Behavioral training and management

Applied Behavioral Analysis (ABA)

ABA measures and tracks the child’s progress using positive-behavior reinforcement by offering reward for completion of a task or positive behavior — e.g., verbal praise, tokens, or food — while negative and disruptive behaviors are ignored and/or discouraged. Social skills training is also incorporated into this method, which can teach children with ASD how to interpret eye contact, gestures, tone or inflection, humor, and sarcasm.

There are different types of ABA. Following are some examples:

  • Discrete Trial Training (DTT): Teaches each individual step of a desired behavior or response. By breaking down lessons to simple parts, in conjunction with positive reinforcement when each step is accomplished, the child is able to make gains more readily. Positive reinforcement is used to reward correct answers and behaviors.
  • Early Intensive Behavioral Intervention (EIBI): ABA targeted to children generally younger than 3 years old.
  • Pivotal Response Training (PRT): stimulates motivation to learn and encourages the child to monitor his own behavior as well as learn to communicate with others. Improvements on these issues should have positive effects on other behaviors.
  • Verbal Behavior Intervention (VBI): An ABA that focuses on teaching verbal skills.

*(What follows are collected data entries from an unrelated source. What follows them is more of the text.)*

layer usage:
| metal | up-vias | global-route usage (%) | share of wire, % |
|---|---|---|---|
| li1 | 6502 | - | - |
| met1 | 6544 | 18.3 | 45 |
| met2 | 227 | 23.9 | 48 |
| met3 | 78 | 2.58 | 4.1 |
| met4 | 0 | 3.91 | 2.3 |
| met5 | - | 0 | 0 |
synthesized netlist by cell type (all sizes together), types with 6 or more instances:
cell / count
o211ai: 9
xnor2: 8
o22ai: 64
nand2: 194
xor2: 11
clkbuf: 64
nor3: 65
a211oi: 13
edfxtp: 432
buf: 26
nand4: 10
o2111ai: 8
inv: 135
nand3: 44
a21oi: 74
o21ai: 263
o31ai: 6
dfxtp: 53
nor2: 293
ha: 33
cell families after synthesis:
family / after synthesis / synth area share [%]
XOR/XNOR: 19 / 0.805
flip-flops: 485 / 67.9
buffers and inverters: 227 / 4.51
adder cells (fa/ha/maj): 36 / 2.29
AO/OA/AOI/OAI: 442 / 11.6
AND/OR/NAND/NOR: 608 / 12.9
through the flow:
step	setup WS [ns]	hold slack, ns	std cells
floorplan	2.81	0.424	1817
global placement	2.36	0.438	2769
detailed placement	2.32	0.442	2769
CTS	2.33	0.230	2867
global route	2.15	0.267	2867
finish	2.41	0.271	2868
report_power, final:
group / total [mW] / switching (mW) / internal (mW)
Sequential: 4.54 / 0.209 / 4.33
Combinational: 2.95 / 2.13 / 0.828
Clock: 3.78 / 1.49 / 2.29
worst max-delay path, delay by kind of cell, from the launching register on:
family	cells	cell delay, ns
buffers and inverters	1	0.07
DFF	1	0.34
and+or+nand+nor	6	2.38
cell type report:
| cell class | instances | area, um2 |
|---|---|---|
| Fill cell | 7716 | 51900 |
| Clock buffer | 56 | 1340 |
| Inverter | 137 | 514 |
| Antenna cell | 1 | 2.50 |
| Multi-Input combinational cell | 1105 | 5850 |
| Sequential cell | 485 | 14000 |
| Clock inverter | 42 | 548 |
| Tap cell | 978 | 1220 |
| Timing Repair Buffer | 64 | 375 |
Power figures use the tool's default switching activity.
### src/rtl/mrd_chunk_scheduler.sv
// ============================================================================
// Module      : mrd_chunk_scheduler
// Description : Splits each read_chunk request into one or more PCIe MRd64
//               TLPs (two 64-bit beats each) on the TRN TX port. Assigns
//               request tags, caps unreleased tags, and acknowledges a chunk
//               once every TLP of it has been accepted by the endpoint.
// Revision    : 1.0 - initial release
// ----------------------------------------------------------------------------
// Ports
//   trn_clk_i                     user clock
//   reset_i                       synchronous, active-high reset
//   read_chunk_i                  chunk request level, held until ack
//   huge_page_addr_read_from_i    chunk byte address (sampled on first cycle)
//   read_chunk_ack_o              1-cycle pulse, whole chunk issued
//   cfg_completer_id_i            requester ID for DW1[31:16]
//   cpl_tag_release_i             1-cycle pulse, oldest tag released
//   trn_td_o / trn_trem_n_o       TX data / remainder (always full qword)
//   trn_tsof_n_o / trn_teof_n_o   start / end of frame, active-low
//   trn_tsrc_rdy_n_o              source ready, active-low
//   trn_tdst_rdy_n_i              destination ready, active-low
//   outstanding_o                 number of unreleased tags
//   err_release_underflow_o       sticky: release seen with nothing outstanding
// ============================================================================
`timescale 1ns/1ps
`default_nettype none

module mrd_chunk_scheduler #(
  parameter int CHUNK_BYTES     = 512,
  parameter int RD_REQ_BYTES    = 512,
  parameter int MAX_OUTSTANDING = 4
) (
  input  logic        trn_clk_i,
  input  logic        reset_i,
  input  logic        read_chunk_i,
  input  logic [63:0] huge_page_addr_read_from_i,
  output logic        read_chunk_ack_o,
  input  logic [15:0] cfg_completer_id_i,
  input  logic        cpl_tag_release_i,
  output logic [63:0] trn_td_o,
  output logic [7:0]  trn_trem_n_o,
  output logic        trn_tsof_n_o,
  output logic        trn_teof_n_o,
  output logic        trn_tsrc_rdy_n_o,
  input  logic        trn_tdst_rdy_n_i,
  output logic [5:0]  outstanding_o,
  output logic        err_release_underflow_o
);

  localparam int              NUM_REQ   = CHUNK_BYTES / RD_REQ_BYTES;
  localparam int              REM_W     = $clog2(NUM_REQ + 1);
  localparam logic [REM_W-1:0] NUM_REQ_L = REM_W'(NUM_REQ);
  localparam logic [9:0]      LEN       = 10'(RD_REQ_BYTES / 4);
  localparam logic [4:0]      TAG_LAST  = 5'(MAX_OUTSTANDING - 1);
  localparam logic [5:0]      MAX_OUT_L = 6'(MAX_OUTSTANDING);
  localparam logic [63:0]     ADDR_STEP = 64'(RD_REQ_BYTES);
  localparam logic [63:0]     ADDR_MASK = ~64'h3;

  typedef enum logic [2:0] {
    ST_IDLE = 3'd0,
    ST_WAIT = 3'd1,
    ST_HDR0 = 3'd2,
    ST_HDR1 = 3'd3,
    ST_ACK  = 3'd4,
    ST_DROP = 3'd5
  } state_t;

  state_t           state_q;
  logic [63:0]      addr_q;
  logic [REM_W-1:0] rem_q;
  logic [4:0]       tag_q;
  logic [5:0]       out_q, out_d;
  logic             err_q, err_d;
  logic             ack_q;
  logic [63:0]      td_q;
  logic             sof_n_q;
  logic             eof_n_q;
  logic             srdy_n_q;

  logic             beat_xfer;
  logic             hdr1_xfer;
  logic [31:0]      dw0;
  logic [31:0]      dw1;

  assign beat_xfer = !srdy_n_q && !trn_tdst_rdy_n_i;
  assign hdr1_xfer = (state_q == ST_HDR1) && beat_xfer;

  // MRd64 header: Fmt/Type = 0b01_00000, no TC/attr bits, all byte enables set.
  assign dw0 = {1'b0, 7'b01_00000, 8'h00, 6'b0, LEN};
  assign dw1 = {cfg_completer_id_i, 3'b0, tag_q, 4'hF, 4'hF};

  // A new TLP and a release in the same cycle cancel out. A release with
  // nothing outstanding cannot go negative; it is flagged instead.
  always_comb begin
    out_d = out_q;
    err_d = err_q;
    if (hdr1_xfer && !cpl_tag_release_i) begin
      out_d = out_q + 6'd1;
    end else if (!hdr1_xfer && cpl_tag_release_i) begin
      if (out_q == 6'd0) begin
        err_d = 1'b1;
      end else begin
        out_d = out_q - 6'd1;
      end
    end
  end

  always_ff @(posedge trn_clk_i) begin
    if (reset_i) begin
      state_q  <= ST_IDLE;
      addr_q   <= 64'd0;
      rem_q    <= '0;
      tag_q    <= 5'd0;
      out_q    <= 6'd0;
      err_q    <= 1'b0;
      ack_q    <= 1'b0;
      td_q     <= 64'd0;
      sof_n_q  <= 1'b1;
      eof_n_q  <= 1'b1;
      srdy_n_q <= 1'b1;
    end else begin
      out_q <= out_d;
      err_q <= err_d;
      ack_q <= 1'b0;
      case (state_q)
        ST_IDLE: begin
          // Address is only valid in this first cycle; later changes are ignored.
          if (read_chunk_i) begin
            addr_q  <= huge_page_addr_read_from_i;
            rem_q   <= NUM_REQ_L;
            state_q <= ST_WAIT;
          end
        end
        ST_WAIT: begin
          // Holds here indefinitely while every tag is in flight.
          if (out_q < MAX_OUT_L) begin
            td_q     <= {dw0, dw1};
            srdy_n_q <= 1'b0;
            sof_n_q  <= 1'b0;
            eof_n_q  <= 1'b1;
            state_q  <= ST_HDR0;
          end
        end
        ST_HDR0: begin
          if (beat_xfer) begin
            td_q    <= addr_q & ADDR_MASK;
            sof_n_q <= 1'b1;
            eof_n_q <= 1'b0;
            state_q <= ST_HDR1;
          end
        end
        ST_HDR1: begin
          if (beat_xfer) begin
            // Source ready drops for a cycle between TLPs.
            srdy_n_q <= 1'b1;
            eof_n_q  <= 1'b1;
            tag_q    <= (tag_q == TAG_LAST) ? 5'd0 : tag_q + 5'd1;
            addr_q   <= addr_q + ADDR_STEP;
            rem_q    <= rem_q - REM_W'(1);
            if (rem_q == REM_W'(1)) begin
              ack_q   <= 1'b1;
              state_q <= ST_ACK;
            end else begin
              state_q <= ST_WAIT;
            end
          end
        end
        ST_ACK: begin
          state_q <= ST_DROP;
        end
        ST_DROP: begin
          // Waiting for the request to fall keeps one ack per request.
          if (!read_chunk_i) begin
            state_q <= ST_IDLE;
          end
        end
        default: begin
          state_q <= ST_IDLE;
        end
      endcase
    end
  end

  assign read_chunk_ack_o        = ack_q;
  assign trn_td_o                = td_q;
  assign trn_trem_n_o            = 8'h00;
  assign trn_tsof_n_o            = sof_n_q;
  assign trn_teof_n_o            = eof_n_q;
  assign trn_tsrc_rdy_n_o        = srdy_n_q;
  assign outstanding_o           = out_q;
  assign err_release_underflow_o = err_q;

endmodule

`default_nettype wire
[src/rtl/rr_arb2.sv]
// Two-way round-robin picker: a sole requester wins, a tie goes to the one not granted last.
module rr_arb2
    import mdu_pkg::*;
(
    input  logic [1:0] valid,
    input  req_id_t    last,
    output logic [1:0] grant
);

    assign grant[0] = valid[0] & (~valid[1] | last);
    assign grant[1] = valid[1] & (~valid[0] | ~last);

endmodule

[src/rtl/mdu_arbiter.sv]
// Shares one multiply/divide unit between two pipe slots with per-slot kill.
// Optional watchdog on the WAIT state: define MDU_ARB_WATCHDOG_EN.
module mdu_arbiter
    import mdu_pkg::*;
#(
    parameter int unsigned DATA_W  = 32,
    parameter int unsigned CTRL_W  = 4,
    parameter int unsigned TIMEOUT = 64
) (
    input  logic              clk,
    input  logic              reset,
    input  logic              r0_valid,
    output logic              r0_ready,
    input  logic [CTRL_W-1:0] r0_ctrl,
    input  logic [DATA_W-1:0] r0_a,
    input  logic [DATA_W-1:0] r0_b,
    input  logic              r0_kill,
    output logic              r0_done,
    input  logic              r1_valid,
    output logic              r1_ready,
    input  logic [CTRL_W-1:0] r1_ctrl,
    input  logic [DATA_W-1:0] r1_a,
    input  logic [DATA_W-1:0] r1_b,
    input  logic              r1_kill,
    output logic              r1_done,
    output logic [DATA_W-1:0] done_hi,
    output logic [DATA_W-1:0] done_lo,
    output logic              mdu_start,
    output logic [CTRL_W-1:0] mdu_ctrl,
    output logic [DATA_W-1:0] mdu_a,
    output logic [DATA_W-1:0] mdu_b,
    input  logic              mdu_busy,
    input  logic [DATA_W-1:0] mdu_hi,
    input  logic [DATA_W-1:0] mdu_lo,
    output logic              arb_busy,
    output logic              wdt_err
);

    arb_state_e        state_q, state_d;
    req_id_t           owner_q, owner_d;
    req_id_t           last_q, last_d;
    logic              killed_q, killed_d;
    logic [CTRL_W-1:0] ctrl_q, ctrl_d;
    logic [DATA_W-1:0] a_q, a_d;
    logic [DATA_W-1:0] b_q, b_d;

`ifdef MDU_ARB_WATCHDOG_EN
    localparam int unsigned CNT_W = $clog2(TIMEOUT + 1);
    logic [CNT_W-1:0] wdt_cnt_q, wdt_cnt_d;
    logic             wdt_err_q, wdt_err_d;
`endif

    logic [1:0] grant;
    logic       accept0, accept1;
    logic       owner_kill;
    logic       is_set_op;
    logic       done_act;

    rr_arb2 u_rr_arb2 (
        .valid ({r1_valid, r0_valid}),
        .last  (last_q),
        .grant (grant)
    );

    assign r0_ready   = (state_q == ST_IDLE) & grant[0] & ~r0_kill;
    assign r1_ready   = (state_q == ST_IDLE) & grant[1] & ~r1_kill;
    assign accept0    = r0_ready & r0_valid;
    assign accept1    = r1_ready & r1_valid;
    assign owner_kill = owner_q ? r1_kill : r0_kill;
    assign is_set_op  = (ctrl_q == CTRL_W'(mtSetHI)) || (ctrl_q == CTRL_W'(mtSetLO));

    // A kill landing in the DONE cycle itself still suppresses the pulse.
    assign done_act  = (state_q == ST_DONE) & ~killed_q & ~owner_kill;
    assign r0_done   = done_act & ~owner_q;
    assign r1_done   = done_act & owner_q;
    assign done_hi   = done_act ? mdu_hi : '0;
    assign done_lo   = done_act ? mdu_lo : '0;

    assign mdu_start = (state_q == ST_ISSUE);
    assign mdu_ctrl  = ctrl_q;
    assign mdu_a     = a_q;
    assign mdu_b     = b_q;
    assign arb_busy  = (state_q != ST_IDLE);

    // Next-state and operand capture.
    always_comb begin
        state_d  = state_q;
        owner_d  = owner_q;
        last_d   = last_q;
        killed_d = killed_q;
        ctrl_d   = ctrl_q;
        a_d      = a_q;
        b_d      = b_q;
`ifdef MDU_ARB_WATCHDOG_EN
        wdt_cnt_d = wdt_cnt_q;
        wdt_err_d = wdt_err_q;
`endif
        case (state_q)
            ST_IDLE: begin
                if (accept0 || accept1) begin
                    owner_d = accept1;
                    last_d  = accept1;
                    ctrl_d  = accept1 ? r1_ctrl : r0_ctrl;
                    a_d     = accept1 ? r1_a : r0_a;
                    b_d     = accept1 ? r1_b : r0_b;
                    state_d = ST_ISSUE;
                end
            end
            ST_ISSUE: begin
                if (owner_kill) killed_d = 1'b1;
                state_d = is_set_op ? ST_DONE : ST_WAIT;
`ifdef MDU_ARB_WATCHDOG_EN
                wdt_cnt_d = '0;
`endif
            end
            ST_WAIT: begin
                if (owner_kill) killed_d = 1'b1;
                if (!mdu_busy) state_d = ST_DONE;
`ifdef MDU_ARB_WATCHDOG_EN
                wdt_cnt_d = wdt_cnt_q + CNT_W'(1);
                if (mdu_busy && (wdt_cnt_q == CNT_W'(TIMEOUT - 1))) begin
                    wdt_err_d = 1'b1;
                    killed_d  = 1'b0;
                    state_d   = ST_IDLE;
                end
`endif
            end
            ST_DONE: begin
                killed_d = 1'b0;
                state_d  = ST_IDLE;
            end
            default: state_d = ST_IDLE;
        endcase
    end

    always_ff @(posedge clk) begin
        if (reset) begin
            state_q  <= ST_IDLE;
            owner_q  <= 1'b0;
            last_q   <= 1'b1;
            killed_q <= 1'b0;
            ctrl_q   <= '0;
            a_q      <= '0;
            b_q      <= '0;
`ifdef MDU_ARB_WATCHDOG_EN
            wdt_cnt_q <= '0;
            wdt_err_q <= 1'b0;
`endif
        end else begin
            state_q  <= state_d;
            owner_q  <= owner_d;
            last_q   <= last_d;
            killed_q <= killed_d;
            ctrl_q   <= ctrl_d;
            a_q      <= a_d;
            b_q      <= b_d;
`ifdef MDU_ARB_WATCHDOG_EN
            wdt_cnt_q <= wdt_cnt_d;
            wdt_err_q <= wdt_err_d;
`endif
        end
    end

`ifdef MDU_ARB_WATCHDOG_EN
    assign wdt_err = wdt_err_q;
`else
    logic unused_timeout;
    assign unused_timeout = ^32'(TIMEOUT);
    assign wdt_err = 1'b0;
`endif

endmodule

Other therapies that can be part of a complete treatment program for a child with an ASD include:

  • Developmental, Individual Differences, Relationship-Based Approach (DIR): DIR, also known as “Floortime” focuses on having the child interact with other children and parents through play. Highlights feelings and relationships with caregivers as well as how the child copes sounds, sights, and smells.
  • Treatment and Education of Autistic and related Communication-handicapped CHildren (TEACCH): Uses images, such as picture cards, to break down a task into small steps as a method to teach skills.
  • Occupational therapy teaches the child basic life skills, such as bathing, eating and dressing, and relating to people.
  • Sensory integration therapy assists helping the child to process sensory information in a more manageable way. This therapy may be helpful for a child who is sensitive to being touched or bothered by certain sounds.
  • Speech therapy helps to improve the child’s communication skills. Some children are able to learn verbal communication skills and others are able to better communicate using gestures or picture boards.
  • The Picture Exchange Communication System (PECS) uses picture symbols to teach children ways to communicate. Picture symbols are used by the child to stimulate questions to ask as well as for the child to answer questions and have a conversation.


Some dietary treatments have been developed by reliable therapists. But many of these treatments do not have the scientific support needed for widespread recommendation. An unproven treatment might help one child, but may not help another. Such changes may include using vitamins or mineral supplements or removing certain foods from a child’s diet. Dietary treatments are based on the idea that food allergies or lack of vitamins and minerals cause symptoms of ASD. It is always a good idea to talk with your pediatrician before changing or modify your child’s diet or vitamin regimen. A nutritionist consultation may be helpful, to be sure your child is getting the proper nutrients, vitamins and minerals in their diet.